**EXERCISE BRIEF:** All lines from the one containing "li1 | 3125 |" down to the one containing "[layer usage]", both ends included, are to be given again exactly; omit the rest of the listing below.

——

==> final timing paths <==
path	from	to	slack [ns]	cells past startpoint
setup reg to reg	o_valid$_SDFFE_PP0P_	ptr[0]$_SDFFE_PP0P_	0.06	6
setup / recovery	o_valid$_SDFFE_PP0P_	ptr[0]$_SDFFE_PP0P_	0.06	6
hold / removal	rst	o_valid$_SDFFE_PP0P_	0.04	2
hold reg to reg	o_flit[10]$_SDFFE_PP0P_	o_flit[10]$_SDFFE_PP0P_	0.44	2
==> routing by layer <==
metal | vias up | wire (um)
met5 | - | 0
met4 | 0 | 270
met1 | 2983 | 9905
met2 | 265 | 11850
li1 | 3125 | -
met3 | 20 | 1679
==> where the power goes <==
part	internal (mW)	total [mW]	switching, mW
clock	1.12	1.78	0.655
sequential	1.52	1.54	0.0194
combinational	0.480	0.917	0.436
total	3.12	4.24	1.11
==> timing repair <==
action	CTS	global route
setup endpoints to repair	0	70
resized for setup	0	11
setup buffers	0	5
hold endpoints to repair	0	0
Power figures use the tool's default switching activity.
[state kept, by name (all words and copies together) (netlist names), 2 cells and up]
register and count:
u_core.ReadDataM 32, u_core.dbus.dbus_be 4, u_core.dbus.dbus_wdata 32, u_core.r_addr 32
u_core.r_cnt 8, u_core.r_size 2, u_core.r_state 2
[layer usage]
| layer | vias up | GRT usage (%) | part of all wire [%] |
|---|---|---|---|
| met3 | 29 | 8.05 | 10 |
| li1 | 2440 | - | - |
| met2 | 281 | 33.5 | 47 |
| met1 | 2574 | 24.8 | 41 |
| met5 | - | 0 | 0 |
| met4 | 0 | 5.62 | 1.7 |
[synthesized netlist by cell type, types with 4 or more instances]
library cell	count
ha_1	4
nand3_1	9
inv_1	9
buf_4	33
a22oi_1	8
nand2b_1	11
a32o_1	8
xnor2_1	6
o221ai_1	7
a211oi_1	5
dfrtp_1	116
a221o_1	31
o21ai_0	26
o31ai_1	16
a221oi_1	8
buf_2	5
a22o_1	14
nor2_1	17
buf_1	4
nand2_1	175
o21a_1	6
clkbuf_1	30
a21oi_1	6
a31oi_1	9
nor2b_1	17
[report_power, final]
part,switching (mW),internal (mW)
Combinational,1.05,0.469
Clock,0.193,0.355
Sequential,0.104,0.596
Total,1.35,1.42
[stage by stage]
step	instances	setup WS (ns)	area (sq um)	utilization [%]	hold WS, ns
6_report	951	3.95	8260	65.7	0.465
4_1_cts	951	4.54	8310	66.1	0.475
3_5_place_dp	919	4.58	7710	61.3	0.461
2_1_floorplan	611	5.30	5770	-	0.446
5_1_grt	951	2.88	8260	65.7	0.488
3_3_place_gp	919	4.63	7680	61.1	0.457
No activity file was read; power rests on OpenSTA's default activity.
### config.mk
export PLATFORM = sky130hd
export DESIGN_NAME = mix_char_tx
export DESIGN_NICKNAME = d
export VERILOG_FILES = /design/src/rtl/mix_io_pkg.sv /design/src/rtl/word_fifo.sv /design/src/rtl/mix_char_tx.sv
export SDC_FILE = /design/constraint.sdc
export NUM_CORES = 1
export LEC_CHECK = 0
export ABC_AREA = 0
export BUFFER_PORTS_ARGS = -buffer_cell sky130_fd_sc_hd__buf_2
export CAP_MARGIN = 20
export CORE_ASPECT_RATIO = 0.6
export CORE_UTILIZATION = 65
export CTS_BUF_LIST = sky130_fd_sc_hd__clkbuf_8
export DETAILED_ROUTE_END_ITERATION = 7
export PLACE_DENSITY = 0.84
export SKIP_LAST_GASP = 1
export SYNTH_ARGS = -nofsm -noshare
export SYNTH_HDL_FRONTEND = slang
export SYNTH_HIERARCHICAL = 1
export SYNTH_SLANG_ARGS = --single-unit
export TNS_END_PERCENT = 5
### constraint.sdc
create_clock -name clk -period 6.4 [get_ports clk]
set_input_delay 1.28 -clock clk [delete_from_list [all_inputs] [get_ports clk]]
set_output_delay 1.28 -clock clk [all_outputs]
set_load 0.01 [all_outputs]
### config.mk
export PLATFORM = sky130hd
export DESIGN_NAME = aram_1r1w1ck_init_pipe
export DESIGN_NICKNAME = d
export VERILOG_FILES = /design/src/rtl/aram_pkg.sv /design/src/rtl/aram_1r1w1ck_core.sv /design/src/rtl/aram_1r1w1ck_init_pipe.sv
export SDC_FILE = /design/constraint.sdc
export NUM_CORES = 2
export LEC_CHECK = 0
export ABC_CLOCK_PERIOD_IN_PS = 8000
export BUFFER_PORTS_ARGS = -buffer_cell sky130_fd_sc_hd__buf_4
export CORE_UTILIZATION = 30
export DETAILED_ROUTE_END_ITERATION = 8
export GPL_ROUTABILITY_DRIVEN = 0
export PLACE_DENSITY = 0.53
export SLEW_MARGIN = 20
export SYNTH_ARGS = -nofsm -noshare
export SYNTH_HDL_FRONTEND = slang
export SYNTH_SLANG_ARGS = --single-unit
### constraint.sdc
create_clock -name clk -period 8 [get_ports clk]
set_input_delay 0.4 -clock clk [delete_from_list [all_inputs] [get_ports clk]]
set_output_delay 0.4 -clock clk [all_outputs]
set_load 0.02 [all_outputs]
### src/rtl/aram_pkg.sv
// Shared types and elaboration helpers for the aram_1r1w1ck family of RAM wrappers.
package aram_pkg;

   typedef enum logic {
      INIT  = 1'b0,
      READY = 1'b1
   } state_t;

   // Minimum of 1 so a single-entry RAM still gets a legal address port.
   function automatic int clog2(input int n);
      int r;
      r = 0;
      for (int i = 0; i < 31; i++) begin
         if ((1 << i) < n) r = i + 1;
      end
      return (r < 1) ? 1 : r;
   endfunction

   function automatic int nlane(input int width, input int lane_w);
      return width / lane_w;
   endfunction

endpackage

### src/rtl/aram_1r1w1ck_core.sv
// Bare DEPTH x WIDTH storage array: per-lane write enable, registered read, no reset.
module aram_1r1w1ck_core #(
   parameter int WIDTH  = 56,
   parameter int DEPTH  = 64,
   parameter int AWIDTH = 6,
   parameter int LANE_W = 8,
   parameter int NLANE  = 7
) (
   input  logic              clk,
   input  logic              we,
   input  logic [NLANE-1:0]  wbe,
   input  logic [AWIDTH-1:0] waddr,
   input  logic [WIDTH-1:0]  wdata,
   input  logic              re,
   input  logic [AWIDTH-1:0] raddr,
   output logic [WIDTH-1:0]  rdata
);

   logic [WIDTH-1:0] mem [DEPTH];

   // NOTE: no reset on the array or its read register; a reset here would stop
   // block-RAM inference. The wrapper's init sweep provides the known contents.
   always_ff @(posedge clk) begin
      if (we) begin
         for (int i = 0; i < NLANE; i++) begin
            if (wbe[i]) mem[waddr][i*LANE_W +: LANE_W] <= wdata[i*LANE_W +: LANE_W];
         end
      end
      if (re) rdata <= mem[raddr];
   end

endmodule

### src/rtl/aram_1r1w1ck_init_pipe.sv
// Simple dual-port RAM wrapper: post-reset init sweep, write-to-read bypass,
// range checking and a 1- or 2-cycle read pipeline with valid/error strobes.
module aram_1r1w1ck_init_pipe
   import aram_pkg::*;
#(
   parameter int               WIDTH    = 56,
   parameter int               DEPTH    = 64,
   parameter int               AWIDTH   = clog2(DEPTH),
   parameter int               LANE_W   = 8,
   parameter int               RD_LAT   = 1,
   parameter int               BYPASS   = 1,
   parameter logic [WIDTH-1:0] INIT_VAL = '0
) (
   input  logic                           clk,
   input  logic                           reset,
   input  logic                           ena,
   input  logic                           wea,
   input  logic [nlane(WIDTH,LANE_W)-1:0] wbe,
   input  logic [AWIDTH-1:0]              addra,
   input  logic [WIDTH-1:0]               dia,
   input  logic                           enb,
   input  logic [AWIDTH-1:0]              addrb,
   output logic [WIDTH-1:0]               dob,
   output logic                           dob_valid,
   output logic                           addr_err,
   output logic                           init_done
);

   localparam int NLANE = nlane(WIDTH, LANE_W);

   if ((RD_LAT != 1) && (RD_LAT != 2)) begin : g_bad_rd_lat
      $error("aram_1r1w1ck_init_pipe: RD_LAT must be 1 or 2");
   end
   if ((WIDTH % LANE_W) != 0) begin : g_bad_lane_w
      $error("aram_1r1w1ck_init_pipe: WIDTH must be a multiple of LANE_W");
   end

   state_t            state, state_nxt;
   logic [AWIDTH-1:0] init_ptr, init_ptr_nxt;

   always_ff @(posedge clk) begin
      if (reset) begin
         state    <= INIT;
         init_ptr <= '0;
      end else begin
         state    <= state_nxt;
         init_ptr <= init_ptr_nxt;
      end
   end

   // NOTE: every combinational output gets a default first so no path infers a latch.
   always_comb begin
      state_nxt    = state;
      init_ptr_nxt = init_ptr;
      case (state)
         INIT: begin
            init_ptr_nxt = init_ptr + 1'b1;
            if (init_ptr == AWIDTH'(DEPTH - 1)) begin
               state_nxt    = READY;
               init_ptr_nxt = '0;
            end
         end
         READY:   state_nxt = READY;
         default: state_nxt = INIT;
      endcase
   end

   assign init_done = (state == READY);

   // With a power-of-two depth every address is legal, so skip the compare.
   logic wr_in_range, rd_in_range;
   if (DEPTH == (1 << AWIDTH)) begin : g_full_range
      assign wr_in_range = 1'b1;
      assign rd_in_range = 1'b1;
   end else begin : g_part_range
      assign wr_in_range = (addra < AWIDTH'(DEPTH));
      assign rd_in_range = (addrb < AWIDTH'(DEPTH));
   end

   logic wr_acc, rd_acc, collide;
   assign wr_acc  = init_done & ena & wea & wr_in_range;
   assign rd_acc  = init_done & enb;
   assign collide = (BYPASS != 0) & wr_acc & rd_acc & (addra == addrb);

   logic [NLANE-1:0] core_wbe;
   logic [WIDTH-1:0] core_q;

   assign core_wbe = init_done ? wbe : {NLANE{1'b1}};

   aram_1r1w1ck_core #(
      .WIDTH (WIDTH),
      .DEPTH (DEPTH),
      .AWIDTH(AWIDTH),
      .LANE_W(LANE_W),
      .NLANE (NLANE)
   ) u_core (
      .clk  (clk),
      .we   (init_done ? wr_acc : 1'b1),
      .wbe  (core_wbe),
      .waddr(init_done ? addra : init_ptr),
      .wdata(init_done ? dia : INIT_VAL),
      .re   (rd_acc & rd_in_range),
      .raddr(addrb),
      .rdata(core_q)
   );

   // Stage 1 sidebands. s1_zero comes up set so dob reads 0 straight out of reset.
   logic             s1_valid, s1_zero, s1_byp;
   logic [NLANE-1:0] s1_wbe;
   logic [WIDTH-1:0] s1_wd, s1_data;

   // NOTE: sequential state uses non-blocking assignments only.
   always_ff @(posedge clk) begin
      if (reset) begin
         s1_valid <= 1'b0;
         s1_zero  <= 1'b1;
         s1_byp   <= 1'b0;
      end else begin
         s1_valid <= rd_acc;
         if (rd_acc) begin
            s1_zero <= ~rd_in_range;
            s1_byp  <= collide;
         end
      end
   end

   // Bypass payload is only consulted while s1_byp is set, so it needs no reset.
   always_ff @(posedge clk) begin
      if (rd_acc) begin
         s1_wbe <= wbe;
         s1_wd  <= dia;
      end
   end

   always_comb begin
      s1_data = core_q;
      if (s1_byp) begin
         for (int i = 0; i < NLANE; i++) begin
            if (s1_wbe[i]) s1_data[i*LANE_W +: LANE_W] = s1_wd[i*LANE_W +: LANE_W];
         end
      end
      if (s1_zero) s1_data = '0;
   end

   if (RD_LAT == 2) begin : g_lat2
      logic             s2_valid, s2_err;
      logic [WIDTH-1:0] s2_data;

      always_ff @(posedge clk) begin
         if (reset) begin
            s2_valid <= 1'b0;
            s2_err   <= 1'b0;
            s2_data  <= '0;
         end else begin
            s2_valid <= s1_valid;
            s2_err   <= s1_valid & s1_zero;
            if (s1_valid) s2_data <= s1_data;
         end
      end

      assign dob       = s2_data;
      assign dob_valid = s2_valid;
      assign addr_err  = s2_err;
   end else begin : g_lat1
      assign dob       = s1_data;
      assign dob_valid = s1_valid;
      assign addr_err  = s1_valid & s1_zero;
   end

endmodule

——

**RESULT:**
li1 | 3125 | -
met3 | 20 | 1679
==> where the power goes <==
part	internal (mW)	total [mW]	switching, mW
clock	1.12	1.78	0.655
sequential	1.52	1.54	0.0194
combinational	0.480	0.917	0.436
total	3.12	4.24	1.11
==> timing repair <==
action	CTS	global route
setup endpoints to repair	0	70
resized for setup	0	11
setup buffers	0	5
hold endpoints to repair	0	0
Power figures use the tool's default switching activity.
[state kept, by name (all words and copies together) (netlist names), 2 cells and up]
register and count:
u_core.ReadDataM 32, u_core.dbus.dbus_be 4, u_core.dbus.dbus_wdata 32, u_core.r_addr 32
u_core.r_cnt 8, u_core.r_size 2, u_core.r_state 2
[layer usage]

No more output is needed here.